EXERCISE PROMPT:
Once you have read the listing, print all of it word for word.

** INFORMATION GIVEN follows **

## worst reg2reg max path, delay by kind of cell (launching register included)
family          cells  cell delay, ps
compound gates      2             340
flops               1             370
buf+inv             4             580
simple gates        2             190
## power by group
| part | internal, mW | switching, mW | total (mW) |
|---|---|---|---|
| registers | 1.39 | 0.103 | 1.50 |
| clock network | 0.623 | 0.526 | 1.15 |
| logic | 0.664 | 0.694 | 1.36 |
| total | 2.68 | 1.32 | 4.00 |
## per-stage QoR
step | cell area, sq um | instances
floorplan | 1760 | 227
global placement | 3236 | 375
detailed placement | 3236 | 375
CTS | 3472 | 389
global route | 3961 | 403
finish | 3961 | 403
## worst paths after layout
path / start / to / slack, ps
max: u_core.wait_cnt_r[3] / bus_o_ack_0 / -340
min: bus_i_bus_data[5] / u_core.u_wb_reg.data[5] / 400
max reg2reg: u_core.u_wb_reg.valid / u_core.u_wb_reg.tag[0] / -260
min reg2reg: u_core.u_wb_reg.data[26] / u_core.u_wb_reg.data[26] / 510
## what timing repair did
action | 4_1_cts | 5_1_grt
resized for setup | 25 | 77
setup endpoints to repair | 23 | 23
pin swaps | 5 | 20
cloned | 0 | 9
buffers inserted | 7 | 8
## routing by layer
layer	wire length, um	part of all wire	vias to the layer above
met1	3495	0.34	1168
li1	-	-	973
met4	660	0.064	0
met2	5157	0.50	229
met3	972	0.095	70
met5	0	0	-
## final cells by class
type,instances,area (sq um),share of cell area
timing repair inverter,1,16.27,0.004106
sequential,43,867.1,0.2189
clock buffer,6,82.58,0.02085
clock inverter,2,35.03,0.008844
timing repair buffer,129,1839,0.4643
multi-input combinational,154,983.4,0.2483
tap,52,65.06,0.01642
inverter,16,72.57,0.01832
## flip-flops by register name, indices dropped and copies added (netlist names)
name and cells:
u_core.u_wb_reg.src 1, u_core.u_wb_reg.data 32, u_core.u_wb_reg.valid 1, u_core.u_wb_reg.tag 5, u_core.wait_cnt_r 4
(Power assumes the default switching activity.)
### src/rtl/mul_datapath.sv
// mul_datapath: shift-add multiplier datapath driven by an external control FSM.
//
// Ports:
//   clk, rst        - single clock, synchronous active-high reset
//   load            - capture mcand/mplier, clear accumulator and counter
//   ad              - add multiplicand into the accumulator upper half
//   Sh              - shift accumulator right by one, advance counter
//   done            - latch accumulator into the product register
//   mcand, mplier   - WIDTH-bit operands, sampled on load
//   m               - current multiplier bit (ACC[0])
//   k               - last shift flag (cnt == WIDTH-1)
//   product         - registered 2*WIDTH-bit unsigned product
//   product_valid   - product holds the latest completed result
module mul_datapath #(
  parameter  int WIDTH = 4,
  localparam int CW    = $clog2(WIDTH)
) (
  input  logic                 clk,
  input  logic                 rst,
  input  logic                 load,
  input  logic                 ad,
  input  logic                 Sh,
  input  logic                 done,
  input  logic [WIDTH-1:0]     mcand,
  input  logic [WIDTH-1:0]     mplier,
  output logic                 m,
  output logic                 k,
  output logic [2*WIDTH-1:0]   product,
  output logic                 product_valid
);

  logic [WIDTH-1:0]   mc_q,   mc_d;
  logic [2*WIDTH:0]   acc_q,  acc_d;
  logic [CW-1:0]      cnt_q,  cnt_d;
  logic [2*WIDTH-1:0] prod_q, prod_d;
  logic               pv_q,   pv_d;

  logic [WIDTH:0]     sum;
  logic [CW-1:0]      cnt_inc;

  assign sum = {1'b0, acc_q[2*WIDTH-1:WIDTH]} + {1'b0, mc_q};

  // Explicit wrap on the last shift keeps the counter correct when WIDTH
  // is not a power of two.
  assign cnt_inc = k ? '0 : cnt_q + CW'(1);

  assign m = acc_q[0];
  assign k = (cnt_q == CW'(WIDTH - 1));

  always_comb begin
    mc_d   = mc_q;
    acc_d  = acc_q;
    cnt_d  = cnt_q;
    prod_d = prod_q;
    pv_d   = pv_q;

    if (load) begin
      mc_d  = mcand;
      acc_d = {{(WIDTH + 1){1'b0}}, mplier};
      cnt_d = '0;
      pv_d  = 1'b0;
    end else if (ad && Sh) begin
      acc_d = {sum, acc_q[WIDTH-1:0]} >> 1;
      cnt_d = cnt_inc;
    end else if (ad) begin
      acc_d = {sum, acc_q[WIDTH-1:0]};
    end else if (Sh) begin
      acc_d = acc_q >> 1;
      cnt_d = cnt_inc;
    end

    // done uses the pre-update accumulator and overrides load's clear of valid.
    if (done) begin
      prod_d = acc_q[2*WIDTH-1:0];
      pv_d   = 1'b1;
    end
  end

  always_ff @(posedge clk) begin
    if (rst) begin
      mc_q   <= '0;
      acc_q  <= '0;
      cnt_q  <= '0;
      prod_q <= '0;
      pv_q   <= 1'b0;
    end else begin
      mc_q   <= mc_d;
      acc_q  <= acc_d;
      cnt_q  <= cnt_d;
      prod_q <= prod_d;
      pv_q   <= pv_d;
    end
  end

  assign product       = prod_q;
  assign product_valid = pv_q;

endmodule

** End of INFORMATION GIVEN **

RESPONSE BOX:
## worst reg2reg max path, delay by kind of cell (launching register included)
family          cells  cell delay, ps
compound gates      2             340
flops               1             370
buf+inv             4             580
simple gates        2             190
## power by group
| part | internal, mW | switching, mW | total (mW) |
|---|---|---|---|
| registers | 1.39 | 0.103 | 1.50 |
| clock network | 0.623 | 0.526 | 1.15 |
| logic | 0.664 | 0.694 | 1.36 |
| total | 2.68 | 1.32 | 4.00 |
## per-stage QoR
step | cell area, sq um | instances
floorplan | 1760 | 227
global placement | 3236 | 375
detailed placement | 3236 | 375
CTS | 3472 | 389
global route | 3961 | 403
finish | 3961 | 403
## worst paths after layout
path / start / to / slack, ps
max: u_core.wait_cnt_r[3] / bus_o_ack_0 / -340
min: bus_i_bus_data[5] / u_core.u_wb_reg.data[5] / 400
max reg2reg: u_core.u_wb_reg.valid / u_core.u_wb_reg.tag[0] / -260
min reg2reg: u_core.u_wb_reg.data[26] / u_core.u_wb_reg.data[26] / 510
## what timing repair did
action | 4_1_cts | 5_1_grt
resized for setup | 25 | 77
setup endpoints to repair | 23 | 23
pin swaps | 5 | 20
cloned | 0 | 9
buffers inserted | 7 | 8
## routing by layer
layer	wire length, um	part of all wire	vias to the layer above
met1	3495	0.34	1168
li1	-	-	973
met4	660	0.064	0
met2	5157	0.50	229
met3	972	0.095	70
met5	0	0	-
## final cells by class
type,instances,area (sq um),share of cell area
timing repair inverter,1,16.27,0.004106
sequential,43,867.1,0.2189
clock buffer,6,82.58,0.02085
clock inverter,2,35.03,0.008844
timing repair buffer,129,1839,0.4643
multi-input combinational,154,983.4,0.2483
tap,52,65.06,0.01642
inverter,16,72.57,0.01832
## flip-flops by register name, indices dropped and copies added (netlist names)
name and cells:
u_core.u_wb_reg.src 1, u_core.u_wb_reg.data 32, u_core.u_wb_reg.valid 1, u_core.u_wb_reg.tag 5, u_core.wait_cnt_r 4
(Power assumes the default switching activity.)
### src/rtl/mul_datapath.sv
// mul_datapath: shift-add multiplier datapath driven by an external control FSM.
//
// Ports:
//   clk, rst        - single clock, synchronous active-high reset
//   load            - capture mcand/mplier, clear accumulator and counter
//   ad              - add multiplicand into the accumulator upper half
//   Sh              - shift accumulator right by one, advance counter
//   done            - latch accumulator into the product register
//   mcand, mplier   - WIDTH-bit operands, sampled on load
//   m               - current multiplier bit (ACC[0])
//   k               - last shift flag (cnt == WIDTH-1)
//   product         - registered 2*WIDTH-bit unsigned product
//   product_valid   - product holds the latest completed result
module mul_datapath #(
  parameter  int WIDTH = 4,
  localparam int CW    = $clog2(WIDTH)
) (
  input  logic                 clk,
  input  logic                 rst,
  input  logic                 load,
  input  logic                 ad,
  input  logic                 Sh,
  input  logic                 done,
  input  logic [WIDTH-1:0]     mcand,
  input  logic [WIDTH-1:0]     mplier,
  output logic                 m,
  output logic                 k,
  output logic [2*WIDTH-1:0]   product,
  output logic                 product_valid
);

  logic [WIDTH-1:0]   mc_q,   mc_d;
  logic [2*WIDTH:0]   acc_q,  acc_d;
  logic [CW-1:0]      cnt_q,  cnt_d;
  logic [2*WIDTH-1:0] prod_q, prod_d;
  logic               pv_q,   pv_d;

  logic [WIDTH:0]     sum;
  logic [CW-1:0]      cnt_inc;

  assign sum = {1'b0, acc_q[2*WIDTH-1:WIDTH]} + {1'b0, mc_q};

  // Explicit wrap on the last shift keeps the counter correct when WIDTH
  // is not a power of two.
  assign cnt_inc = k ? '0 : cnt_q + CW'(1);

  assign m = acc_q[0];
  assign k = (cnt_q == CW'(WIDTH - 1));

  always_comb begin
    mc_d   = mc_q;
    acc_d  = acc_q;
    cnt_d  = cnt_q;
    prod_d = prod_q;
    pv_d   = pv_q;

    if (load) begin
      mc_d  = mcand;
      acc_d = {{(WIDTH + 1){1'b0}}, mplier};
      cnt_d = '0;
      pv_d  = 1'b0;
    end else if (ad && Sh) begin
      acc_d = {sum, acc_q[WIDTH-1:0]} >> 1;
      cnt_d = cnt_inc;
    end else if (ad) begin
      acc_d = {sum, acc_q[WIDTH-1:0]};
    end else if (Sh) begin
      acc_d = acc_q >> 1;
      cnt_d = cnt_inc;
    end

    // done uses the pre-update accumulator and overrides load's clear of valid.
    if (done) begin
      prod_d = acc_q[2*WIDTH-1:0];
      pv_d   = 1'b1;
    end
  end

  always_ff @(posedge clk) begin
    if (rst) begin
      mc_q   <= '0;
      acc_q  <= '0;
      cnt_q  <= '0;
      prod_q <= '0;
      pv_q   <= 1'b0;
    end else begin
      mc_q   <= mc_d;
      acc_q  <= acc_d;
      cnt_q  <= cnt_d;
      prod_q <= prod_d;
      pv_q   <= pv_d;
    end
  end

  assign product       = prod_q;
  assign product_valid = pv_q;

endmodule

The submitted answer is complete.